Algunos de sus cuadros son una mezcla entre los óleos tradicionales y la incorporación del photoshop para mezclar elementos, como el mismo explica: “Comienzo con una parte instintiva o no racional, cojo la tela, echo la pintura directamente y procuro crear una armonía de colores y de formas inconsciente y luego dejo que se seque y me puedo pasar meses mirando la tela hasta que un día por lo que sea algo se cruza, no sólo en la tela, sino una imagen que me cae en las manos o por otro camino. Y de pronto a través de esa imagen entro en el caos primigenio y se comienza a crear”.
 
La búsqueda de lo trascendente a través de obras le ha servido también para ilustrar algunos libros de teología, y las obras de algunos escritores como San Juan de la Cruz, Santa Teresa de Jesús o Fray Luis de León. Aunque a diferencia de otros ilustradores, Castellanos no realiza sus obras para un libro concreto, sino que a partir de sus cuadros ya pintados los ordena para ilustrar esos libros. 
 
Antes este fraile sólo pintaba hasta que “descubrí el photoshop y descubrí el ordenador porque todo vino junto.

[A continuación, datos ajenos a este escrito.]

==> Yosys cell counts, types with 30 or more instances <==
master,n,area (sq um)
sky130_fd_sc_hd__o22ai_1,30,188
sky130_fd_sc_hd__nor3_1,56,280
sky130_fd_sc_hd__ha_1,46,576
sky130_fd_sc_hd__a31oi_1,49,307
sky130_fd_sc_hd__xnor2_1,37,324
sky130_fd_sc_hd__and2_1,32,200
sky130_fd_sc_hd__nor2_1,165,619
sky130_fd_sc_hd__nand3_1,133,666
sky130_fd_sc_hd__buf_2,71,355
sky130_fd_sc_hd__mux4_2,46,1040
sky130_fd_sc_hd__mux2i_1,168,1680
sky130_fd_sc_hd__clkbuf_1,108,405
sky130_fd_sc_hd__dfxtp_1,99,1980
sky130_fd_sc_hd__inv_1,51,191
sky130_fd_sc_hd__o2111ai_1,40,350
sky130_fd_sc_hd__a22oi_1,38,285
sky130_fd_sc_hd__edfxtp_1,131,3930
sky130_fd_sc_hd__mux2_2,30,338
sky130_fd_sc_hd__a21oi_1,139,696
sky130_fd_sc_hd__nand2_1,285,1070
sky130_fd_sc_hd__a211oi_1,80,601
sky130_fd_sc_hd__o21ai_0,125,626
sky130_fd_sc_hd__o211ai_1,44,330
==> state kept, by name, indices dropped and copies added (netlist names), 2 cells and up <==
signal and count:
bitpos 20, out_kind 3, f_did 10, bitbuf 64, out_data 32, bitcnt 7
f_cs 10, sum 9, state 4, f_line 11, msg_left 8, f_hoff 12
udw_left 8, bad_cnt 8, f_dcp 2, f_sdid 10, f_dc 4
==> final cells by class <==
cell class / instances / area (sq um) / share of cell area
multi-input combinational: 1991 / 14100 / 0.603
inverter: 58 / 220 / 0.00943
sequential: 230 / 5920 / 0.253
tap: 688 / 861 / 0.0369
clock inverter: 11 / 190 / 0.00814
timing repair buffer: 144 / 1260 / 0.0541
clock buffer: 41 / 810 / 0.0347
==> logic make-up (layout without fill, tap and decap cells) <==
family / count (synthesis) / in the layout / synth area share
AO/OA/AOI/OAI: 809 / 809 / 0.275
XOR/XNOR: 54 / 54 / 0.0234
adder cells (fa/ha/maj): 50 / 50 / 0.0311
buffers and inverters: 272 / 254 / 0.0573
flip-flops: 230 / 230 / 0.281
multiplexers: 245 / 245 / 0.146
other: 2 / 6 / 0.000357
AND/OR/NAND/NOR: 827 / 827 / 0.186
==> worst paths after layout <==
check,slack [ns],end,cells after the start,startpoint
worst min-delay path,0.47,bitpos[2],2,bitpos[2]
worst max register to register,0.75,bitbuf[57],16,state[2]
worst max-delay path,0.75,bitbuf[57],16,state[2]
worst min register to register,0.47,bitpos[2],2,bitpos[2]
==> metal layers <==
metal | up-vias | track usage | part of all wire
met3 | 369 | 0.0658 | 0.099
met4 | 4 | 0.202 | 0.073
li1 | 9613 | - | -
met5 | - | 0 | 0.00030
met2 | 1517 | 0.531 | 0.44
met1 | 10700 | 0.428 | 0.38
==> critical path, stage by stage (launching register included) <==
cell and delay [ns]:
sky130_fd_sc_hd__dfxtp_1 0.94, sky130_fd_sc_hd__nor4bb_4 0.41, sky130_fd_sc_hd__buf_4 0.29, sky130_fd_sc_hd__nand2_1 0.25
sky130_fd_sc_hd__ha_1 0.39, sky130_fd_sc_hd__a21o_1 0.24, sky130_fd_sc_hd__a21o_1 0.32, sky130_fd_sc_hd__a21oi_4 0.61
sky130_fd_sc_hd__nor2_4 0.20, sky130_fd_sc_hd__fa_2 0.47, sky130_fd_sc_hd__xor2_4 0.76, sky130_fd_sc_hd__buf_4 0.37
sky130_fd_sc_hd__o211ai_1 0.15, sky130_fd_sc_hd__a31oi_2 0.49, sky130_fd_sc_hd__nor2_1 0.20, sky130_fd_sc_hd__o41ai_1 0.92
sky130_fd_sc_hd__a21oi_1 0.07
This is an optimization exercise on Yosys and OpenROAD, whose aim is small area, a short achievable clock period and few clock cycles, not a production implementation. The RTL was checked by simulation tests, not by an equivalence proof against the original design. Power and IR drop assume default switching activity.

Setup of north:
==> flow/design.v (excerpt) <==
module wirecodec (
    input             clk,
    input             rst,
    input             cmd_valid,
    output            cmd_ready,
    input      [15:0] cmd_word,
    input      [31:0] cmd_arg,
    input      [15:0] cmd_len,
    input             din_valid,
    output            din_ready,
    input       [7:0] din_data,
    output            dout_valid,
    input             dout_ready,
    output      [7:0] dout_data,
    output            rsp_valid,
    input             rsp_ready,
    output      [3:0] rsp_status,
    output     [31:0] rsp_rval,
    output     [11:0] mem_raddr,
    input       [7:0] mem_rdata,
    output            mem_we,
    output     [11:0] mem_waddr,
    output      [7:0] mem_wdata
);
==> flow/config.mk <==
export PLATFORM = sky130hd
export DESIGN_NAME = wirecodec
export DESIGN_NICKNAME = wirecodec
export VERILOG_FILES = /design/flow/design.v
export SDC_FILE = /design/flow/constraint.sdc
export NUM_CORES = 4
export LEC_CHECK = 0
export ABC_AREA = 1
export CAP_MARGIN = 20
export CORE_MARGIN = 2
export CORE_UTILIZATION = 40
export SETUP_SLACK_MARGIN = 4.6
export SLEW_MARGIN = 20
==> flow/constraint.sdc <==
create_clock -name core_clock -period 8.0 [get_ports {clk}]
set_input_delay 1.6000 -clock core_clock [delete_from_list [all_inputs] [get_ports {clk}]]
set_output_delay 1.6000 -clock core_clock [all_outputs]
set_load 0.01 [all_outputs]
standard.sh (not shown) runs the stock make flow with config.mk's settings and CLKGATE_MAP_FILE= SYNTH_SCRIPT=/design/flow/synth_recipe.tcl, a recipe that flattens the netlist after the stock synthesis.
==> flow/flow/run.sh <==
#!/bin/bash
# Standard ORFS layout (standard.sh) with two changes:
#  - the port buffers are sky130_fd_sc_hd__buf_2 cells;
#  - ABC maps the combinational logic with flow/abc_area.script (Yosys's own
#    default ABC mapping script) in place of ORFS's abc_area.script.
# Everything else, the synthesis with its registers included, is ORFS's.
set -euo pipefail
rm -rf orfs_scripts
cp -r "$FLOW_HOME/scripts" orfs_scripts
cp flow/abc_area.script orfs_scripts/abc_area.script
export SCRIPTS_DIR="$PWD/orfs_scripts"
export BUFFER_PORTS_ARGS="-buffer_cell sky130_fd_sc_hd__buf_2"
bash standard.sh > standard_flow.log 2>&1
==> flow/flow/abc_area.script <==
strash
&get -n
&fraig -x
&put
scorr
dc2
dretime
strash
&get -n
&dch -f
&nf
&put
The flow did not stop early for north: all stages ran, and the layout cleared the timing, design-rule and antenna checks.
Testbench counts of north, summed over its fixed seeds: cycles 337,368.
Modified inputs, south compared to north
Settings: changing ABC_AREA from 1 to 0; changing SETUP_SLACK_MARGIN from 4.6 to 4.8.
==> flow/flow/run.sh <==
#!/bin/bash
# Standard ORFS layout (standard.sh), with the port buffers made from
# sky130_fd_sc_hd__buf_2 instead of the resizer's default choice.
set -euo pipefail
export BUFFER_PORTS_ARGS="-buffer_cell sky130_fd_sc_hd__buf_2"
bash standard.sh > standard_flow.log 2>&1
removed: flow/flow/abc_area.script
Findings:
In summary, south completed successfully, with a layout that passed the timing, design-rule and antenna checks.
Between south and north, it is south whose post-route worst setup slack is higher, by 0.032 ns.
south vs. north: wire length of the first global-routing pass went up by 8.2%; count of clock buffers in the final design has increased; total power density per cell area up 2.5 nW/um^2.
Area growth from synthesis to layout in south is 15 points lower than in north
met3 demand-to-capacity share in global routing in south is 1.9 points lower than in north
Lower number of gates resized after cts among south and north: south
Compare south and north | parity-gate share of the synthesized area counting xor and xnor cells higher: south
Going from north to south, the maximum frequency was found to have gone up by 0.91%.
Taking north as the reference point, the inverter count of the layout excluding clock inverters of south falls by 2.
Of the two values seen for critical path launch point, dp[9] was produced by north and cmd_word[0] by south.
Diff south and north: synthesized cell area lower in north

========
Starting RTL as in the previous note.
Settings: LEC_CHECK=0, ABC_AREA=1, CAP_MARGIN=20, CORE_MARGIN=2, CORE_UTILIZATION=40, SETUP_SLACK_MARGIN=4.8, SLEW_MARGIN=20; clock period 8.0 ns.
==> flow/flow/run.sh <==
#!/bin/bash
# Standard ORFS layout (standard.sh), with the port buffers made from
# sky130_fd_sc_hd__buf_2 instead of the resizer's default choice.
set -euo pipefail
export BUFFER_PORTS_ARGS="-buffer_cell sky130_fd_sc_hd__buf_2"
bash standard.sh > standard_flow.log 2>&1
Testbench counts at the start, summed over its fixed seeds: cycles 337,368.
==> next run, changes <==
- SETUP_SLACK_MARGIN: 4.8 -> 4.6
Effect: First-iteration DRC count rose slightly; power goes up by a few percent; clock skew stays flat; clock-buffer cell count grows by 1; global-route usage decreases by 1.4 points; register-to-register slack got worse by 0.27 ns; hold slack is better by 0.0097 ns; utilization went down by 3.0 points; via count decreases by a few percent.

[separate check: timing with driven ports]
No port has a modelled driver above. Below, the same layouts with a new extraction and two added sets of constraints.
Step 1: set_driving_cell puts a clkbuf_16 on clk and a buf_2 on each other input, an assumption about the parent block.
Step 2 times the ports against the registers' clock, not the clock port: input delays grow and output delays shrink by t, the midpoint of the rising clock arrivals with the driver on.
a / b / c = ideal / step 1 / step 2; a / b = the first two.
| run | t (ns) | slack for setup (ns) | worst setup path at the end | latest minus earliest clock arrival (ns) | slew at the worst register clock pin (ns) |
|---|---|---|---|---|---|
| north | 0.511 | 4.451 / 4.451 / 4.104 | input to register | 0.014 / 0.014 | 0.07 / 0.07 |
| south | 0.517 | 4.483 / 4.504 / 3.987 | input to register | 0.012 / 0.012 | 0.07 / 0.07 |
| the first run of note 2 | 0.532 | 4.823 / 4.762 / 4.364 | input to register | 0.017 / 0.017 | 0.08 / 0.08 |
| the second run of note 2 | 0.524 | 4.553 / 4.553 / 4.136 | input to register | 0.019 / 0.019 | 0.07 / 0.07 |
After both steps every run listed still meets setup and hold. The setup slack of south, which loses most, moves by +0.021 ns with the drivers and by -0.496 ns with both steps.
This is an optimization exercise on Yosys and OpenROAD, whose aim is small area, not a production implementation.
Where RTL was checked, it was by simulation tests only, not by an equivalence proof against the original.
No activity file was given, so power comes from the tool's default toggle rates.

==> inputs of job 903 <==
==> flow/design.v (excerpt) <==
module mos_core (
  input  wire        clk,
  input  wire        rst,         
  input  wire        cmd_valid,
  input  wire [1:0]  cmd_port,    
  input  wire [31:0] cmd_word,
  input  wire        tmr_clk_i,   
  output reg         res_valid,
  output wire [31:0] res_word,
  output wire        rb_ne_o,
  output wire        rb_nf_o,
  output wire        svc_pend_o,
  output wire        task_due_o
);
Settings: LEC_CHECK=0, CAP_MARGIN=20, CORE_MARGIN=2, CORE_UTILIZATION=50, CTS_BUF_LIST=sky130_fd_sc_hd__clkbuf_8, CTS_CLUSTER_SIZE=40, SLEW_MARGIN=20; clock period 10.0 ns.
run.sh (not shown) runs the stock make flow with config.mk's settings and CLKGATE_MAP_FILE= SYNTH_SCRIPT=/design/flow/synth_recipe.tcl, a recipe that flattens the netlist after the stock synthesis.
==> job 1381: changes against job 903 <==
--- a/flow/design.v
+++ b/flow/design.v
@@ -31,13 +31,13 @@
         x = x[7] ? ((x << 1) ^ 8'h9B) : (x << 1);
       crc8_step = x;
     end
   endfunction
   reg [3:0]  rb_head, rb_tail;
   reg [7:0][7:0] rb_mem;
-  reg [3:0]  svc_reg, svc_pend, svc_wr, svc_rdef;
+  reg [3:0]  svc_reg, svc_pend, svc_wr;
   reg [3:0][2:0] svc_plen;
   reg [3:0][7:0] svc_resp;
   reg [3:0][6:0][7:0] svc_param;
   reg [2:0]  svc_ssp;
   reg [2:0]  fv_st;
   reg [1:0]  fv_qport, fv_pidx;
@@ -127,13 +127,13 @@
   wire cs_w30  = cs_wr && a == 8'h30;
   wire cs_w31  = cs_wr && a == 8'h31;
   wire rb_push_do = rb_push && !rb_full;
   wire rb_pop_do  = rb_pop && !rb_empty;
   wire [2:0] sv_plen_a = plen_g[ai];
   wire [1:0] resp_idx  = unit[0] ? fv_qport : ai;
-  wire [7:0] resp_sel  = svc_rdef[resp_idx] ? 8'hFF : svc_resp[resp_idx];
+  wire [7:0] resp_sel  = svc_resp[resp_idx];
   wire sv_reg_do  = sv_reg && a_is_port && !svc_reg[ai] && d[7:3] == 5'd0;
   wire sv_del_do  = sv_del && a_is_port;
   wire sv_done_do = sv_done && a_is_port && svc_pend[ai];
   reg        sv_found;
   reg [1:0]  sv_sel;
   integer j;
@@ -233,17 +233,39 @@
   wire        tick     = tmr_ev && (count_c == 16'd0);
   wire [11:0] add_p  = cmd_word[11:0];
   wire [11:0] add_d  = cmd_word[23:12];
   wire        add_dz = (add_d == 12'd0);
   wire [11:0] add_pmx = (add_p == 12'd0) ? 12'd1 : add_p;     
   wire [11:0] add_x   = add_dz ? add_pmx : add_d;
-  wire [11:0] add_w   = add_x - 12'd1;                       
+  wire [11:0] add_w   = dec12(add_x);                       
   wire        add_w0  = (add_x == 12'd1);
   wire        add_inc = tick && add_w0;
   wire [11:0] add_s   = !tick ? add_x : add_w0 ? add_pmx : add_w;
   wire [7:0]  add_run = {6'd0, add_dz & add_inc, add_dz ^ add_inc};
+  function [11:0] dec12(input [11:0] x);
+    integer n;
+    reg z;
+    begin
+      z = 1'b1;                      
+      for (n = 0; n < 12; n = n + 1) begin
+        dec12[n] = x[n] ^ z;
+        z = z & !x[n];
+      end
+    end
+  endfunction
+  function [15:0] dec16(input [15:0] x);
+    integer n;
+    reg z;
+    begin
+      z = 1'b1;
+      for (n = 0; n < 16; n = n + 1) begin
+        dec16[n] = x[n] ^ z;
+        z = z & !x[n];
+      end
+    end
+  endfunction
   function [7:0] updn8(input [7:0] x, input dn);
     integer n;
     reg t;
     begin
       t = 1'b1;
       for (n = 0; n < 8; n = n + 1) begin
@@ -331,21 +353,22 @@
         2'd1: sc_data = {4'h0, sch_period[a[1:0]]};
         2'd2: sc_data = {8'h00, sch_run[a[1:0]]};
         default: sc_data = 16'h0001;
       endcase
   end
   wire sv_okp = sv_port && a_is_port;
+  wire [6:0][7:0] par_pb = svc_param[ai];
   wire [15:0] data =
       ({16{rb_pop && !rb_empty}}           & {8'h00, rb_mem[rb_tail[2:0]]})
     | ({16{rb_len}}                        & {12'h000, rb_count})
     | ({16{fv_tx}}                         & {8'h00, tx_data})
     | ({16{sv_next && sv_found}}           & {12'h001, 2'b00, sv_sel})
     | ({16{sv_okp && sv_isr}}              & {15'h0, svc_reg[ai]})
     | ({16{sv_okp && sv_plen}}             & {13'h0, sv_plen_a})
     | ({16{sv_okp && sv_resp}}             & {8'h00, resp_sel})
-    | ({16{sv_okp && sv_rdp && !sv_rdp_bad && svc_wr[ai]}} & {8'h00, svc_param[ai][d[2:0]]})
+    | ({16{sv_okp && sv_rdp && !sv_rdp_bad && svc_wr[ai]}} & {8'h00, par_pb[d[2:0]]})
     | ({16{sc_add && !sch_inflight}}       & {14'h0, sc_fsel})
     | ({16{sc_next && !sch_inflight}}      & {14'h0, sc_sel})
     | ({16{sc_rd && a_hnd}}                & sc_data)
     | ({16{cs_rd}}                         & cs_data);
   integer k;
   always @(posedge clk) begin
@@ -365,41 +388,38 @@
       if (rb_push && !rb_full && rb_head[2:0] == k) rb_mem[k] <= b;
   end
   always @(posedge clk) begin
     if (rst) begin
       svc_reg  <= 4'd0;
       svc_pend <= 4'd0;
-      svc_rdef <= 4'hF;
       svc_ssp  <= 3'd0;
     end else begin
       if (sv_next) svc_ssp <= sv_found ? {1'b0, sv_sel} + 3'd1 : 3'd0;
       for (k = 0; k < 4; k = k + 1) begin
         if (sv_reg_do && ai == k) begin
           svc_reg[k]  <= 1'b1;
           svc_pend[k] <= 1'b0;
-          svc_rdef[k] <= 1'b1;
         end
         if (sv_del_do && ai == k) begin
           svc_reg[k]  <= 1'b0;
           svc_pend[k] <= 1'b0;
         end
         if (sv_done_do && ai == k) begin
           svc_pend[k] <= 1'b0;
-          svc_rdef[k] <= 1'b0;
         end
         if (commit && fv_pidx == k)
           svc_pend[k] <= 1'b1;
       end
     end
     for (k = 0; k < 4; k = k + 1) begin
       if (sv_reg_do && ai == k) begin
         svc_plen[k] <= d[2:0];
         svc_wr[k]   <= 1'b0;
       end
-      if (sv_done_do && ai == k)
-        svc_resp[k] <= b;
+      if (rst || (sv_reg_do || sv_done_do) && ai == k)
+        svc_resp[k] <= (rst || sv_reg) ? 8'hFF : b;
       if (commit && fv_pidx == k) begin
         svc_wr[k] <= 1'b1;
         for (j = 0; j < 7; j = j + 1)
           svc_param[k][j] <= fv_fbuf[j];
       end
     end
@@ -451,13 +471,13 @@
       end
     end
     for (k = 0; k < 4; k = k + 1) begin
       if (sc_add_do && sc_fsel == k)
         sch_period[k] <= add_p;
       if (slot_add[k] || (tick && sch_occ[k] && (slot_dnz[k] || sch_period[k] != 12'd0)))
-        sch_delay[k] <= slot_s[k] - 12'd1;
+        sch_delay[k] <= dec12(slot_s[k]);
       if (slot_add[k])
         sch_run[k] <= add_run;
       else if (slot_inc[k] ? (!slot_dec[k] && sch_run[k] != 8'd255) : slot_dec[k])
         sch_run[k] <= updn8(sch_run[k], slot_dec[k]);
     end
   end
@@ -466,11 +486,11 @@
       tmr_en     <= 1'b0;
       tmr_reload <= 16'd0;
       tmr_count  <= 16'd0;
     end else begin
       tmr_en     <= en_c;
       if (cs_w31) tmr_reload <= d;
-      if (tmr_ev) tmr_count <= tick ? reload_c : count_c - 16'd1;
+      if (tmr_ev) tmr_count <= tick ? reload_c : dec16(count_c);
       else if (en_load) tmr_count <= tmr_reload;
     end
   end
 endmodule
==> flow/flow/run.sh (new file) <==
#!/bin/bash
set -euo pipefail
export BUFFER_PORTS_ARGS="-buffer_cell sky130_fd_sc_hd__buf_1"
export CTS_ARGS="-sink_clustering_enable -repair_clock_nets -sink_clustering_size 30 -sink_clustering_max_diameter 100 -dont_use_dummy_load"
bash standard.sh > standard.log 2>&1
==> flow/standard.sh (new file) <==
#!/bin/bash
# synth_recipe.tcl (not shown) runs the flow's synth.tcl, then flattens the netlist and writes it again
# the make line also repeats each setting of config.mk as NAME=value (left out here)
make -C /OpenROAD-flow-scripts/flow DESIGN_CONFIG=/design/flow/config.mk WORK_HOME=/design/flow/orfs CLKGATE_MAP_FILE= SYNTH_SCRIPT=/design/flow/synth_recipe.tcl "${@:-finish}"
- CTS_BUF_LIST: sky130_fd_sc_hd__clkbuf_8 -> not set
- CTS_CLUSTER_DIAMETER: not set -> 100
- CTS_CLUSTER_SIZE: 40 -> 30
removed: flow/run.sh
==> run summary <==
clock sinks 628; Worst path slowest cell nor4_4; CORE AREA 61400 sq um; Pwr Total 4370 uW; Placed Area 32100 sq um; status complete, no violations; Seq/total area 53.8%; Mean Syn Cell Area 12.9 sq um
The numbers above come from job 1381.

Como siempre he tenido fotografías de mis cuadros desde que comencé a pintar porque siempre me preocupé eso, de tener un archivo fotográfico de lo que iba realizando.  Comencé a jugar con el photoshop”. 
 
Al hablar sobre su pasado con SALAMANCA24HORAS Miguel Castellanos comenta que antes exponía sus obras de una manera diferente: “Los nueve años que viví en Ibiza hacía exposiciones cada año, y tenía exposición permanente en restaurantes de amigos míos, en cafeterías, en pubs, en pizzerías. Les decoraba el local, les ponía a los cuadros un número, les ponía las listas de precio y además, ellos aparte de decorar el local se llevaban el treinta por ciento cuando se vendía algún cuadro”. 
 
Pero ahora, parte de sus cuadros están repartidos por las paredes de la su iglesia, ya que cuando llegó en noviembre a esta parroquia “no había nada, estaba con las paredes en blanco y había posibilidades de dar un toque de color, y yo siempre hago eso”. Además, entre sus fieles han tenido una gran acogida porque según señala el párroco  “la gente se hace los pasillos, lee lo que pone en los cuadros, mira y hasta ahora las críticas que he recibido son muy buenas”.
 
Respecto al origen de su inspiración para realizar su obra, Miguel Castellanos asegura que “la inspiración no la busco, tengo los bolsillos llenos de inspiración, para mí el problema con la inspiración es sujetarla, que me deje en paz porque siempre estoy inspirado”. De esta manera, el párroco de la Iglesia de San Francisco y Santa Clara muestra su obra y consigue alegrar las paredes de su entorno.